Saved data entries:
[Start of section]

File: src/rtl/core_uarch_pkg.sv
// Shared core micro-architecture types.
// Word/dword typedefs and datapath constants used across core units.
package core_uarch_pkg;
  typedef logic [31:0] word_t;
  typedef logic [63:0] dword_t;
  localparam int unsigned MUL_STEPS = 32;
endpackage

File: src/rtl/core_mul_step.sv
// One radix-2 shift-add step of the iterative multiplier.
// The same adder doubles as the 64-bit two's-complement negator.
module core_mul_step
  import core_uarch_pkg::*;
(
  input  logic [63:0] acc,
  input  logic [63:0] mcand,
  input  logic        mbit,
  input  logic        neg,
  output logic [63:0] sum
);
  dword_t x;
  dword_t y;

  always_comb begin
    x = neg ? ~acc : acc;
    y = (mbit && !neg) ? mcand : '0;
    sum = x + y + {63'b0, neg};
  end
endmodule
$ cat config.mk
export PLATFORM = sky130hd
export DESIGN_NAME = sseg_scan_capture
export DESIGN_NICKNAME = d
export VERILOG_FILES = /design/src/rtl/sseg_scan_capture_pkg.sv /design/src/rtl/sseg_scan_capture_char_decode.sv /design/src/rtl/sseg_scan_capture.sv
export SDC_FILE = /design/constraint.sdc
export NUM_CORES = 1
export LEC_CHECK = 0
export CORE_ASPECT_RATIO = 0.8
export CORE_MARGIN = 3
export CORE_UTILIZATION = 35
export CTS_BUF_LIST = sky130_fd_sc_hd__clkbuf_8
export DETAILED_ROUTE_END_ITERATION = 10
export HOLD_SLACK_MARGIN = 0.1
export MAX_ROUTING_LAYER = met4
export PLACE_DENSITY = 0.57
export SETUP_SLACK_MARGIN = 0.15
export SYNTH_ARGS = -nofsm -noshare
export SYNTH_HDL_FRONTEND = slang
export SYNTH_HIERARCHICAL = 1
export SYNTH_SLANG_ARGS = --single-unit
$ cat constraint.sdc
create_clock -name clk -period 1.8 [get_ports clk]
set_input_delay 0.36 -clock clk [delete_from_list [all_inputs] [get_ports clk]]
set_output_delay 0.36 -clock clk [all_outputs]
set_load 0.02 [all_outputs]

[End of section]
[Start of section]

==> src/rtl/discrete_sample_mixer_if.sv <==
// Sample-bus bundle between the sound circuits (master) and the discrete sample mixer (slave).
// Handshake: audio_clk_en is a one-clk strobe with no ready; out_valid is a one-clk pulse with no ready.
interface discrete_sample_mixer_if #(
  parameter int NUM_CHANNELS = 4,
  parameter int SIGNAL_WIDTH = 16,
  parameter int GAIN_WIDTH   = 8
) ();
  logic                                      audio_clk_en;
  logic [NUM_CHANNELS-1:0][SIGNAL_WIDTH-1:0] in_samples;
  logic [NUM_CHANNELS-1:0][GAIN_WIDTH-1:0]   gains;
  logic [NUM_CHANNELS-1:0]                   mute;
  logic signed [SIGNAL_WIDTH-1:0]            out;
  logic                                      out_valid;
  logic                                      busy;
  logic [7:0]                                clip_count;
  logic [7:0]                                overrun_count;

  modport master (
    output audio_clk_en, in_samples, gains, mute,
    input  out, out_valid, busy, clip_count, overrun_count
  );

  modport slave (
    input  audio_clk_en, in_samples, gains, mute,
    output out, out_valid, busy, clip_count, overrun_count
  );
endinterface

[End of section]

THE TASK:
Above are the records; from them, give again exactly the lines from the one containing "core micro-architecture types." to the one containing "export CORE_UTILIZATION = 35", both lines included, and nothing more.

TASK SOLUTION:
// Shared core micro-architecture types.
// Word/dword typedefs and datapath constants used across core units.
package core_uarch_pkg;
  typedef logic [31:0] word_t;
  typedef logic [63:0] dword_t;
  localparam int unsigned MUL_STEPS = 32;
endpackage

File: src/rtl/core_mul_step.sv
// One radix-2 shift-add step of the iterative multiplier.
// The same adder doubles as the 64-bit two's-complement negator.
module core_mul_step
  import core_uarch_pkg::*;
(
  input  logic [63:0] acc,
  input  logic [63:0] mcand,
  input  logic        mbit,
  input  logic        neg,
  output logic [63:0] sum
);
  dword_t x;
  dword_t y;

  always_comb begin
    x = neg ? ~acc : acc;
    y = (mbit && !neg) ? mcand : '0;
    sum = x + y + {63'b0, neg};
  end
endmodule
$ cat config.mk
export PLATFORM = sky130hd
export DESIGN_NAME = sseg_scan_capture
export DESIGN_NICKNAME = d
export VERILOG_FILES = /design/src/rtl/sseg_scan_capture_pkg.sv /design/src/rtl/sseg_scan_capture_char_decode.sv /design/src/rtl/sseg_scan_capture.sv
export SDC_FILE = /design/constraint.sdc
export NUM_CORES = 1
export LEC_CHECK = 0
export CORE_ASPECT_RATIO = 0.8
export CORE_MARGIN = 3
export CORE_UTILIZATION = 35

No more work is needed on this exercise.